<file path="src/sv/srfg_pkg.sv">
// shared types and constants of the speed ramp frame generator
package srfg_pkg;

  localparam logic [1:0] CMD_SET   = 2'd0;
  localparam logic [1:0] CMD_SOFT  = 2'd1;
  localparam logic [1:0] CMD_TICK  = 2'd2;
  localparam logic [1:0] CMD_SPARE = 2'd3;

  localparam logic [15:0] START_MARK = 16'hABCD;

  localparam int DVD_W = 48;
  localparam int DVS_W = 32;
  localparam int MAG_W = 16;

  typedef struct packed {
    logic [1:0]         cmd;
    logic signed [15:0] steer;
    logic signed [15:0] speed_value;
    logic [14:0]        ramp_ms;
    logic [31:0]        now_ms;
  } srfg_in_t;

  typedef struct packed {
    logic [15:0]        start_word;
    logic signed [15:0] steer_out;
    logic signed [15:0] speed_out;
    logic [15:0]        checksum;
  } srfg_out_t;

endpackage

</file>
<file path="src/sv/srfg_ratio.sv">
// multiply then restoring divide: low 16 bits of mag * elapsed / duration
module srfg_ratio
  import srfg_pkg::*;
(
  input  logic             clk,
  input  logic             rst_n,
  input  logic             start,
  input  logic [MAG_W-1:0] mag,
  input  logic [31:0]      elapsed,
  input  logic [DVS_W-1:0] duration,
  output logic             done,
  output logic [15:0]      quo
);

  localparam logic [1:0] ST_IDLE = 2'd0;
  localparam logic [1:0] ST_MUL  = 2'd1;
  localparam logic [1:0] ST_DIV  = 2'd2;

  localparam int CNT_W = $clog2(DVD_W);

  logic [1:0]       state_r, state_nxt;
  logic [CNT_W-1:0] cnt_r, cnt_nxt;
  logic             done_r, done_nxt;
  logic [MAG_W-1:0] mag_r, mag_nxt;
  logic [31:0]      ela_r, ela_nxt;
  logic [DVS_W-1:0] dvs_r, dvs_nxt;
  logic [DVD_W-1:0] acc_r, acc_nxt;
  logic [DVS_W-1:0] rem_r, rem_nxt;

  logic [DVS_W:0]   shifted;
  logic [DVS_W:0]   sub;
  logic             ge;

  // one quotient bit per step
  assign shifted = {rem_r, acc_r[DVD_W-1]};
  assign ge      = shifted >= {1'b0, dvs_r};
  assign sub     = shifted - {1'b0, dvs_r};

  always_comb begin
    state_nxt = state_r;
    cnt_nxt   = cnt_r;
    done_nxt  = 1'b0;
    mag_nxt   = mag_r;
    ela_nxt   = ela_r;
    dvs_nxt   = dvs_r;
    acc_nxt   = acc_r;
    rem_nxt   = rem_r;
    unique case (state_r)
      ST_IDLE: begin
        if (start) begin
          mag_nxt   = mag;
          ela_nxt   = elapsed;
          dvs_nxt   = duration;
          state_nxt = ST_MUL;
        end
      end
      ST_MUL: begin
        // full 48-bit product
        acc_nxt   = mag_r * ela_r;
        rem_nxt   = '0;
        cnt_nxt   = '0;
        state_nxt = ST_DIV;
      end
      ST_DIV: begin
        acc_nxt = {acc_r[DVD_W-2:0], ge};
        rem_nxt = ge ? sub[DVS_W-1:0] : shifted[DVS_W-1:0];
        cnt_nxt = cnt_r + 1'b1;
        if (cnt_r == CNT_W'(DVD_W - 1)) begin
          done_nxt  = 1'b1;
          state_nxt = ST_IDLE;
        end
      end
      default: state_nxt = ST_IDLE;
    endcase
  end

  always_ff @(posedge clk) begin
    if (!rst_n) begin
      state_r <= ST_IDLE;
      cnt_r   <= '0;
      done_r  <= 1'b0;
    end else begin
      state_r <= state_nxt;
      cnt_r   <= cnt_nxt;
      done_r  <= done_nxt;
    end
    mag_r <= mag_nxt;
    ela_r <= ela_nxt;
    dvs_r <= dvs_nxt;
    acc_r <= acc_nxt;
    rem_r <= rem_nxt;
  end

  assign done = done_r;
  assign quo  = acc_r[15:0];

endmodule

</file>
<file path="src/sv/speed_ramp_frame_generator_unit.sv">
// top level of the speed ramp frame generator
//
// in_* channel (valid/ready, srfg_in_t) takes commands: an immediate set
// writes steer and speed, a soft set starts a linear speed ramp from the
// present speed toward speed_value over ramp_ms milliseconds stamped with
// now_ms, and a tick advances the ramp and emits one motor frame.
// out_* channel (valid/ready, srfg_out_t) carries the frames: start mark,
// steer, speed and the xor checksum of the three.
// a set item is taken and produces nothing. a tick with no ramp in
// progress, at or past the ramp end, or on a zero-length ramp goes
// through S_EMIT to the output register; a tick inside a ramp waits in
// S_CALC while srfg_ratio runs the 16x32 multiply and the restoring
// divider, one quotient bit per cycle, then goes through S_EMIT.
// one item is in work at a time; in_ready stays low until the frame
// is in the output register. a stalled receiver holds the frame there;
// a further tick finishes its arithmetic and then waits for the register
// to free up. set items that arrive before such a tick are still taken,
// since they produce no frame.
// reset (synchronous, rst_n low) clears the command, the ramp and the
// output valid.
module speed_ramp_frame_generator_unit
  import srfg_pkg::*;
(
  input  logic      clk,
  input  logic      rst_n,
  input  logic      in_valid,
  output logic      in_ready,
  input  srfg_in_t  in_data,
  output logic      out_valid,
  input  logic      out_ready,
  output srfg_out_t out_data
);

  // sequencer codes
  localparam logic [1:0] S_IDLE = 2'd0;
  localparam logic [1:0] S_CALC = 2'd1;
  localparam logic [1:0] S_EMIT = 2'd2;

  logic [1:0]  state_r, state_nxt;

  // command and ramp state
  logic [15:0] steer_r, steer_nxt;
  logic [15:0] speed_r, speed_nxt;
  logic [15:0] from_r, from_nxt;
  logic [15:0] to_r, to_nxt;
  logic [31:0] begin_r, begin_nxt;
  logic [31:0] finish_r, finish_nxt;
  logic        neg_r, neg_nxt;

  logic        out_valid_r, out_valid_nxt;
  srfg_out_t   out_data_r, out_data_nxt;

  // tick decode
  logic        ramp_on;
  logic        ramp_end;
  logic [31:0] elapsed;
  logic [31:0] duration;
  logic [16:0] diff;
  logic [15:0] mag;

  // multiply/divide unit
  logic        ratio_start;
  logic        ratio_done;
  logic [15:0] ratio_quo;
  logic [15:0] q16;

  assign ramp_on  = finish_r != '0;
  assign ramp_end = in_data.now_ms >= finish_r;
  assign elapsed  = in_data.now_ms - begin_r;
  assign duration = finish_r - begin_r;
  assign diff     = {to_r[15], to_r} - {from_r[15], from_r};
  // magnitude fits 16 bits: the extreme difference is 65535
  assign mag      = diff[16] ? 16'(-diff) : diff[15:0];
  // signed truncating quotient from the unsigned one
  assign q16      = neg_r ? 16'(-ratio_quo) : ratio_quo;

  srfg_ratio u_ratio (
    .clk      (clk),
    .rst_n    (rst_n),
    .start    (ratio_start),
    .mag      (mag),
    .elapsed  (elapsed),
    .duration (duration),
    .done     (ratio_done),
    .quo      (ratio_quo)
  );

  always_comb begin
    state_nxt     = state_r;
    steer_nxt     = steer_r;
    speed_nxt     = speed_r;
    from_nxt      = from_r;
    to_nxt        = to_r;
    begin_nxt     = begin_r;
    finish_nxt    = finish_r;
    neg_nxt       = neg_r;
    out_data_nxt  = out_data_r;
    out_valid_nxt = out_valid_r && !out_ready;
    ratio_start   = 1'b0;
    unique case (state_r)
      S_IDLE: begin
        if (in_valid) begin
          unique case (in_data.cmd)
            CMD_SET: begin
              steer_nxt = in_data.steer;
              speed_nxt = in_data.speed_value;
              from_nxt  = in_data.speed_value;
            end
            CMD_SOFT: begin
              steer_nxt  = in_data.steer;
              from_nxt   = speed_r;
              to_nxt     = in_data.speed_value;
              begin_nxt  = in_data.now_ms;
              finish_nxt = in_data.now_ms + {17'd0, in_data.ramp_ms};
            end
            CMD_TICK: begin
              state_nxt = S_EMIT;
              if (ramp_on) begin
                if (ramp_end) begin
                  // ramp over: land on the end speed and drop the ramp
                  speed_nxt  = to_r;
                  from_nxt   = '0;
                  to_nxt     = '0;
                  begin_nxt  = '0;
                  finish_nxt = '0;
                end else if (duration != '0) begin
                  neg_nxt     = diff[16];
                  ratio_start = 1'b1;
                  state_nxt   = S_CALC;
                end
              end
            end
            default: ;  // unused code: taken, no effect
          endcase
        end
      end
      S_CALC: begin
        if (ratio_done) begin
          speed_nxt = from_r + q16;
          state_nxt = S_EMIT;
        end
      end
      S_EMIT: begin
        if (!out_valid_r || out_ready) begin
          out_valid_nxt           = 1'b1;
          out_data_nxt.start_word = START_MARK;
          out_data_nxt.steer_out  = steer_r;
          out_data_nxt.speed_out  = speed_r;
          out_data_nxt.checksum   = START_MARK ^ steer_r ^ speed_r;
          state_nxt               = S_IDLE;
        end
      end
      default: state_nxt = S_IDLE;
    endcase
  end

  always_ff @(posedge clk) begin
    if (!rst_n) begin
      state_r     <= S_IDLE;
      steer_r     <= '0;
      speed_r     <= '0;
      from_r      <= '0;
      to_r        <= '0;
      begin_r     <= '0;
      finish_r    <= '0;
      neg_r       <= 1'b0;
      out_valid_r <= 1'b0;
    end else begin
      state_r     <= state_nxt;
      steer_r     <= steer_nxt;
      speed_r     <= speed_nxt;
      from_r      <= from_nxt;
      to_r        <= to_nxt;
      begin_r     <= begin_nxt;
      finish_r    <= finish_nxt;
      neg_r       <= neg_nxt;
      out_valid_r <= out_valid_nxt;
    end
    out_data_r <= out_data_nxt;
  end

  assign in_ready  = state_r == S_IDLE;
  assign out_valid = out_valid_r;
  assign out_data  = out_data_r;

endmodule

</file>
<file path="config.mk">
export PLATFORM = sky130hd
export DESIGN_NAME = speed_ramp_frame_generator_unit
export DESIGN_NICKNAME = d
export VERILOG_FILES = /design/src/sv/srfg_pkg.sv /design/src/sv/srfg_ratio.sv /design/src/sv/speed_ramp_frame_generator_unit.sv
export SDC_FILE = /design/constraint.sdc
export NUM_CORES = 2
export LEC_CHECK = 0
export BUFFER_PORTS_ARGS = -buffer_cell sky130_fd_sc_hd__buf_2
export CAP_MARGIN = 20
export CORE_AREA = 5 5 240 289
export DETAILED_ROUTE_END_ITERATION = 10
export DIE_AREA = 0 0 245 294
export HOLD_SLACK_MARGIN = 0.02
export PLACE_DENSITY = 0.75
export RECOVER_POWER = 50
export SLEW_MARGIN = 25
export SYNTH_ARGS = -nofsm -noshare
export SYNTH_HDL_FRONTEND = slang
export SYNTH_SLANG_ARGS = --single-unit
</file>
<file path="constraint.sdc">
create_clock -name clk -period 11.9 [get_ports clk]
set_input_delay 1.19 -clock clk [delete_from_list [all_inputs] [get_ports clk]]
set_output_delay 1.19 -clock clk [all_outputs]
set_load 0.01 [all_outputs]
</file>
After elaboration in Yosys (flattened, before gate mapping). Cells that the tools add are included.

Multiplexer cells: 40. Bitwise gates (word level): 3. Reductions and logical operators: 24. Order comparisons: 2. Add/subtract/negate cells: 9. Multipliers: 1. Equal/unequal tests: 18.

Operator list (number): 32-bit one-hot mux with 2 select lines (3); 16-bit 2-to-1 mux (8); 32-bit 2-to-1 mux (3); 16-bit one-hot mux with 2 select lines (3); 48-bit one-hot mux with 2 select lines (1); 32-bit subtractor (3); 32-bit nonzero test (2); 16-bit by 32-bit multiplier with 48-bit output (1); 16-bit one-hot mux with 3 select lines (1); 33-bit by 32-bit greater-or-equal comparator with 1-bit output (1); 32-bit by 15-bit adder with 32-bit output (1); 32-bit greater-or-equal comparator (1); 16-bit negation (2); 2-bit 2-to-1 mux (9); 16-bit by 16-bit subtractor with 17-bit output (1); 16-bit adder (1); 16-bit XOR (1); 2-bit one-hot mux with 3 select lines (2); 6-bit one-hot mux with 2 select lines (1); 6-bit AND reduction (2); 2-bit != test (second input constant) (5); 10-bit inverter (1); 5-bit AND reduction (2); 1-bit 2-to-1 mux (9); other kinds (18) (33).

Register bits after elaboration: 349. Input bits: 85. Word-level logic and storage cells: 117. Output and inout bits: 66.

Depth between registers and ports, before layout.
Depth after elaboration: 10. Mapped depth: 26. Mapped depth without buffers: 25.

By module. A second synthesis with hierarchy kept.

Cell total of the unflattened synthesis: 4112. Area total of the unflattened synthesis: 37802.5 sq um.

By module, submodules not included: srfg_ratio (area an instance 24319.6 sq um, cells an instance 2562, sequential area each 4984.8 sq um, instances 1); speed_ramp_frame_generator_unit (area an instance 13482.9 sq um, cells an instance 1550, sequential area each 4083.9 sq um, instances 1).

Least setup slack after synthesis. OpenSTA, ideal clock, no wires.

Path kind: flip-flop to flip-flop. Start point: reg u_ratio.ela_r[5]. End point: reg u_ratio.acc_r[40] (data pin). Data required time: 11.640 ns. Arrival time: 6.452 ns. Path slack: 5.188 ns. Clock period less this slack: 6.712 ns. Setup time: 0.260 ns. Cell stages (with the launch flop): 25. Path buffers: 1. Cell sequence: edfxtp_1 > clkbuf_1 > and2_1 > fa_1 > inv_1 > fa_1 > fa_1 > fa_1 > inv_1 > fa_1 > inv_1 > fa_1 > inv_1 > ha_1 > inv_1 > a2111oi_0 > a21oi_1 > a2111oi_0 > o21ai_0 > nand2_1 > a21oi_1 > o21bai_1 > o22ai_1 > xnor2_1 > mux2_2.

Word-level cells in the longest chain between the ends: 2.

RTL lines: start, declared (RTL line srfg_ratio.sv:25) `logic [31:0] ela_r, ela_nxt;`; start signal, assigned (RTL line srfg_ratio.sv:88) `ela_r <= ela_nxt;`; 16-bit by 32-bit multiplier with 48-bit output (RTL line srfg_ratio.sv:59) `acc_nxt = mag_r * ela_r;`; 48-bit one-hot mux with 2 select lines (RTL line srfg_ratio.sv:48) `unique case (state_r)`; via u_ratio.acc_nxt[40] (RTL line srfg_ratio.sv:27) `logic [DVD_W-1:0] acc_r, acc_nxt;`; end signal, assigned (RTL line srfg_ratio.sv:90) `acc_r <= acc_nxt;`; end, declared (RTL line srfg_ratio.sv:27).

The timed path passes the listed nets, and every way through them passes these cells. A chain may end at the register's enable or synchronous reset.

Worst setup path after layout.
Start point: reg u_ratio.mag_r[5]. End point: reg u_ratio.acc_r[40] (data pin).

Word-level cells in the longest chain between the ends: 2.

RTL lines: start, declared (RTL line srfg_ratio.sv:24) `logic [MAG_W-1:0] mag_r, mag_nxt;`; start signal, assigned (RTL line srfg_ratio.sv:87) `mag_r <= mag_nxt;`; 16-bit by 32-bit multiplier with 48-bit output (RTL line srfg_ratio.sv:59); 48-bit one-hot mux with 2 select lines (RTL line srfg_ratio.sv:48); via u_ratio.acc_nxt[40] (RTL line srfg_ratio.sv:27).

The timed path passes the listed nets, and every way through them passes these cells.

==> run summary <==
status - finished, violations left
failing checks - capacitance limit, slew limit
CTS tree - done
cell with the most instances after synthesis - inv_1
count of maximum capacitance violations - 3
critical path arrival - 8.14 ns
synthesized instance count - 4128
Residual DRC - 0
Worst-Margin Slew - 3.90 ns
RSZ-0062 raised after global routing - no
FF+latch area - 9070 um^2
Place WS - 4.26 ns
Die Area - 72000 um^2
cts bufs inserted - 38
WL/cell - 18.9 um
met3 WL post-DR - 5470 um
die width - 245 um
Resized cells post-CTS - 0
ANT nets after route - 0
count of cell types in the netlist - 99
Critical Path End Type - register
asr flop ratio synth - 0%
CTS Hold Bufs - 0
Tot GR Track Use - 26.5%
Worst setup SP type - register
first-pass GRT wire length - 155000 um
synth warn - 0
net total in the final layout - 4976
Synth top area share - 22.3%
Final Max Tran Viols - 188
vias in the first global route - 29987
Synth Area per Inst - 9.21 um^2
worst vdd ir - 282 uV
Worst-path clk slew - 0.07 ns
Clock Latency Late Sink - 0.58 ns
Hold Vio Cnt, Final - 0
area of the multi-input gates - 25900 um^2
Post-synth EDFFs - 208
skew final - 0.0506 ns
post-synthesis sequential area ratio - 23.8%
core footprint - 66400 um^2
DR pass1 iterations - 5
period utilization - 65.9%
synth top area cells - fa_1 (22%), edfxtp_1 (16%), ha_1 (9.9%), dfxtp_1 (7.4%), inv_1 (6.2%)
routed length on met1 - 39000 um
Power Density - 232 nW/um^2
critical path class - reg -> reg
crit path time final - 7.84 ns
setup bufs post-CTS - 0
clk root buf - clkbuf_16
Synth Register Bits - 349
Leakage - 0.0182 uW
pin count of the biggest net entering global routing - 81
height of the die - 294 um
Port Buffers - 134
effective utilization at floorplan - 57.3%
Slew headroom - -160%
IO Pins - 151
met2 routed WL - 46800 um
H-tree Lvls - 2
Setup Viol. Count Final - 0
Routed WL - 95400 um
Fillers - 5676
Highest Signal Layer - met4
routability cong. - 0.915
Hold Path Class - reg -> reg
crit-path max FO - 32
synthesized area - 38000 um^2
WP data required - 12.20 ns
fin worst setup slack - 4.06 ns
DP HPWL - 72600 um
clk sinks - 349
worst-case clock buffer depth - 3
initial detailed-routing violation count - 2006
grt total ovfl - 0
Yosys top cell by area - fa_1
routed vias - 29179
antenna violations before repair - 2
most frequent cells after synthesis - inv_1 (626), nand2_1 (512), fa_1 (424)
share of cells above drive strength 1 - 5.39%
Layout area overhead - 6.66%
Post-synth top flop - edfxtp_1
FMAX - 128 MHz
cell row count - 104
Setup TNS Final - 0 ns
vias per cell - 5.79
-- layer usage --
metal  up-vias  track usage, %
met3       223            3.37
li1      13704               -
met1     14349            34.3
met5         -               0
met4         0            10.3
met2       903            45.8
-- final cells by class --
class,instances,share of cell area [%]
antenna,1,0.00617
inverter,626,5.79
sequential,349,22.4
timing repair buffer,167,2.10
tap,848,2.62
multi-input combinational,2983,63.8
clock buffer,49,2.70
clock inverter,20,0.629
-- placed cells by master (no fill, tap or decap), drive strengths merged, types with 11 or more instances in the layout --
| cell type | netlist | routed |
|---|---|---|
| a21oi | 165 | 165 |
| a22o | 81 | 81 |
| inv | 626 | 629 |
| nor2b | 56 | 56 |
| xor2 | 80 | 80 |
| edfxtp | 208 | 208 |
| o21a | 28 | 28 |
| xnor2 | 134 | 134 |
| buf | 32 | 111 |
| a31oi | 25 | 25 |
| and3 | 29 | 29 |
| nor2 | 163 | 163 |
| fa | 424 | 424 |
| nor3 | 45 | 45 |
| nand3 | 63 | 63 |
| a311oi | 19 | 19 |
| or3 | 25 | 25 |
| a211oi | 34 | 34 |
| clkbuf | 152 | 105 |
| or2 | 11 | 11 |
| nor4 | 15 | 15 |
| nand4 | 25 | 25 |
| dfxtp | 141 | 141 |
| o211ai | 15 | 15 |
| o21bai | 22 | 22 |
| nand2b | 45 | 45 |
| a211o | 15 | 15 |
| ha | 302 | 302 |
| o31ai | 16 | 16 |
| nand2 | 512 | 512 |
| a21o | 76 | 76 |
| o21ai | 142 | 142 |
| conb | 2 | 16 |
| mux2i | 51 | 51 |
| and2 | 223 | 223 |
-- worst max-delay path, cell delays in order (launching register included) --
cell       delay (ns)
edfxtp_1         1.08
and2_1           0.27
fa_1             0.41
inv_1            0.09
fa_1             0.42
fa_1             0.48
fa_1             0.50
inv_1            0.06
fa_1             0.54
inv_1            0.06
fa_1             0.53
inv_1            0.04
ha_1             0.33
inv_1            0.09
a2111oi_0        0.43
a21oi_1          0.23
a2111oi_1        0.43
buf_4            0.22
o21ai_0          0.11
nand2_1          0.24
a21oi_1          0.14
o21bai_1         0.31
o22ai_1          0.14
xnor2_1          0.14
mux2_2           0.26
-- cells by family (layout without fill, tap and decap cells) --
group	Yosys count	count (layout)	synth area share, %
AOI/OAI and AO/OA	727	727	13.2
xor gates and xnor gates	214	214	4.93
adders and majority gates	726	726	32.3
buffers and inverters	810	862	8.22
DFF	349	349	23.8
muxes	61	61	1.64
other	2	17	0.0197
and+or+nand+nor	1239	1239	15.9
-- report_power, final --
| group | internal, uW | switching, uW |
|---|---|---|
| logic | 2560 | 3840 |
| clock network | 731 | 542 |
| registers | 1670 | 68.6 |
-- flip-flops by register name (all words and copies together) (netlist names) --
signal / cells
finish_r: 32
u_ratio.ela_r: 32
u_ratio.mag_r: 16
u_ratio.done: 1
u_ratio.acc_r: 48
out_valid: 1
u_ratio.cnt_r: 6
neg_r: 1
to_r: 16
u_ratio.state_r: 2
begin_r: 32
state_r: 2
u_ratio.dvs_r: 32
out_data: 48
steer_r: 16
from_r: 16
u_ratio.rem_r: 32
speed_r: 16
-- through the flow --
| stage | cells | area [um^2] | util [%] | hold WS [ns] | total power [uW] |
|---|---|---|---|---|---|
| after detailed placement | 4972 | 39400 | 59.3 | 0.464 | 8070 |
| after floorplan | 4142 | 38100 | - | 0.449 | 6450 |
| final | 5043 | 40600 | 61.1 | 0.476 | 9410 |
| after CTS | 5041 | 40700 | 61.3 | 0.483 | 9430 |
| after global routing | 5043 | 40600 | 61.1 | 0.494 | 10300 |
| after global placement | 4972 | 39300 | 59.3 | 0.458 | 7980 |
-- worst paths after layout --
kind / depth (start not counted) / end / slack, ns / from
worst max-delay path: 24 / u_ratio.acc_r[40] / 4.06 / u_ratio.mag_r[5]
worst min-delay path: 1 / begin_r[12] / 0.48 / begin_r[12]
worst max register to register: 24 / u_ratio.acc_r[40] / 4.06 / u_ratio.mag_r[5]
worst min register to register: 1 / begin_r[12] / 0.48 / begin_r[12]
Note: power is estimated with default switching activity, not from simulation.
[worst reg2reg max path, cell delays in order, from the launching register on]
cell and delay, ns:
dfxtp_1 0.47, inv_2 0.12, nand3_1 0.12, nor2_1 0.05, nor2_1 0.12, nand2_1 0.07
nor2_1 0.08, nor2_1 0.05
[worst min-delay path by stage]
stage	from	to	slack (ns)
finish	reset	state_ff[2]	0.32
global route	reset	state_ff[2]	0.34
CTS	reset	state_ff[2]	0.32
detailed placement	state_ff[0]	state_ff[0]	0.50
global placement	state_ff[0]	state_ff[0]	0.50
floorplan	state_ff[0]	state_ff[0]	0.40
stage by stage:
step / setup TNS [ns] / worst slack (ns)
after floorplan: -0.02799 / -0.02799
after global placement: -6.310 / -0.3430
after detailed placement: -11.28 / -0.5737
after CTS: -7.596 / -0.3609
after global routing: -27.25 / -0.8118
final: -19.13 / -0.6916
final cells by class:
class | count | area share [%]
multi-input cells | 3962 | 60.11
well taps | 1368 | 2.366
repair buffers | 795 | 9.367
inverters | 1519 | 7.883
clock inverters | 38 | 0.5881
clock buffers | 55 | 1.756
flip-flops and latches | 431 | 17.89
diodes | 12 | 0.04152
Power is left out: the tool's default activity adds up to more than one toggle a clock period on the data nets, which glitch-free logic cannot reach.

--*--

▶ [PROBLEM TO WORK ON]
Reply with one number, the count of lines in the records that include the word "registers".

▶ [ANSWER BELOW]
2